NEW YORK (GenomeWeb News) – Predictive Physiology & Medicine, a diagnostic startup based in Bloomington, Ind., will use a $2.3 million grant from the National Heart, Lung, and Blood Institute to develop a proteomics-based test aimed at assessing cardiovascular health, the company said yesterday.
PPM said it is developing a test that will analyze 500 molecules in a single blood sample to detect conditions such as heart disease, diabetes, and hypertension “earlier than other tests.”
According to the abstract for the NHLBI grant, the company's assessment method is a comparative proteomics approach that uses ion mobility spectrometry and mass spectrometry combined with a “three-minute” analytical step.
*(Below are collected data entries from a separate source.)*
--- src/flat_wrapper.sv ---
// flat-port wrapper written by rule: the top's interface ports become plain ports
module aes_wb_initiator_flat 
#(
  parameter logic [31:0] BASE_ADDR   = 32'h3000_0000,
  parameter int unsigned ACK_TIMEOUT = 16,
  parameter int unsigned POLL_LIMIT  = 1024
)
  (wb_clk_i, wb_nrst_i, start, key, plaintext, ciphertext, busy, done, err, err_code, wbm_wbm_cyc_o, wbm_wbm_stb_o, wbm_wbm_we_o, wbm_wbm_sel_o, wbm_wbm_adr_o, wbm_wbm_dat_o, wbm_wbm_dat_i, wbm_wbm_ack_i);
  aes_wb_initiator_if wbm_i ();
  input  logic wb_clk_i;
  input  logic wb_nrst_i;
  input  logic start;
  input  logic [127:0] key;
  input  logic [127:0] plaintext;
  output logic [127:0] ciphertext;
  output logic busy;
  output logic done;
  output logic err;
  output logic [1:0] err_code;
  output wire logic [$bits(wbm_i.wbm_cyc_o)-1:0] wbm_wbm_cyc_o;
  output wire logic [$bits(wbm_i.wbm_stb_o)-1:0] wbm_wbm_stb_o;
  output wire logic [$bits(wbm_i.wbm_we_o)-1:0] wbm_wbm_we_o;
  output wire logic [$bits(wbm_i.wbm_sel_o)-1:0] wbm_wbm_sel_o;
  output wire logic [$bits(wbm_i.wbm_adr_o)-1:0] wbm_wbm_adr_o;
  output wire logic [$bits(wbm_i.wbm_dat_o)-1:0] wbm_wbm_dat_o;
  input wire logic [$bits(wbm_i.wbm_dat_i)-1:0] wbm_wbm_dat_i;
  input wire logic [$bits(wbm_i.wbm_ack_i)-1:0] wbm_wbm_ack_i;
  assign wbm_wbm_cyc_o = wbm_i.wbm_cyc_o;
  assign wbm_wbm_stb_o = wbm_i.wbm_stb_o;
  assign wbm_wbm_we_o = wbm_i.wbm_we_o;
  assign wbm_wbm_sel_o = wbm_i.wbm_sel_o;
  assign wbm_wbm_adr_o = wbm_i.wbm_adr_o;
  assign wbm_wbm_dat_o = wbm_i.wbm_dat_o;
  assign wbm_i.wbm_dat_i = wbm_wbm_dat_i;
  assign wbm_i.wbm_ack_i = wbm_wbm_ack_i;
  aes_wb_initiator #(.BASE_ADDR(BASE_ADDR), .ACK_TIMEOUT(ACK_TIMEOUT), .POLL_LIMIT(POLL_LIMIT)) u_core (.wb_clk_i(wb_clk_i), .wb_nrst_i(wb_nrst_i), .start(start), .key(key), .plaintext(plaintext), .ciphertext(ciphertext), .busy(busy), .done(done), .err(err), .err_code(err_code), .wbm(wbm_i));
endmodule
“Very short experimental timescales are required to analyze the large number of individuals necessary to obtain statistically relevant healthy and disease profiles,” the company said in the abstract. “To accomplish this, PPM has selected a highly innovative approach in combining targeted proteomics with IMS-MS techniques. Here PPM will target low-abundance proteins using extensive abundant protein depletion as well as the immunoaffinity selection of the apolipoprotein family of proteins.”
PPM added that this approach “is distinguished from other immunoaffinity selection approaches in that a high level of sample complexity is retained after sample workup.”
The company, which currently employs 15 people, began developing the test in 2006.
The NHLBI funding will give the company “the resources we need to follow cardiovascular patients over time and track their progress," PPM’s CCO, Brian Kleber, said in a statement.
“The information we capture will give us a better understanding of cardiovascular health. It also allows us to discover if and how individuals act on the knowledge provided by our assessment — what steps they take to improve health and the success of their actions,” Kleber continued.
PPM said it secured the NHLBI funding with help from the Indiana Economic Development Corporation’s Small Business Innovation and Small Business Technology Transfer Program.
The company said it plans to launch the test, called the PPM Cardiovascular Health and Wellness Report, in test markets before the end of the year.
PPM plans to start selling the service though wellness centers, sports medicine centers, executive health programs, and in other medical facilities in 2009.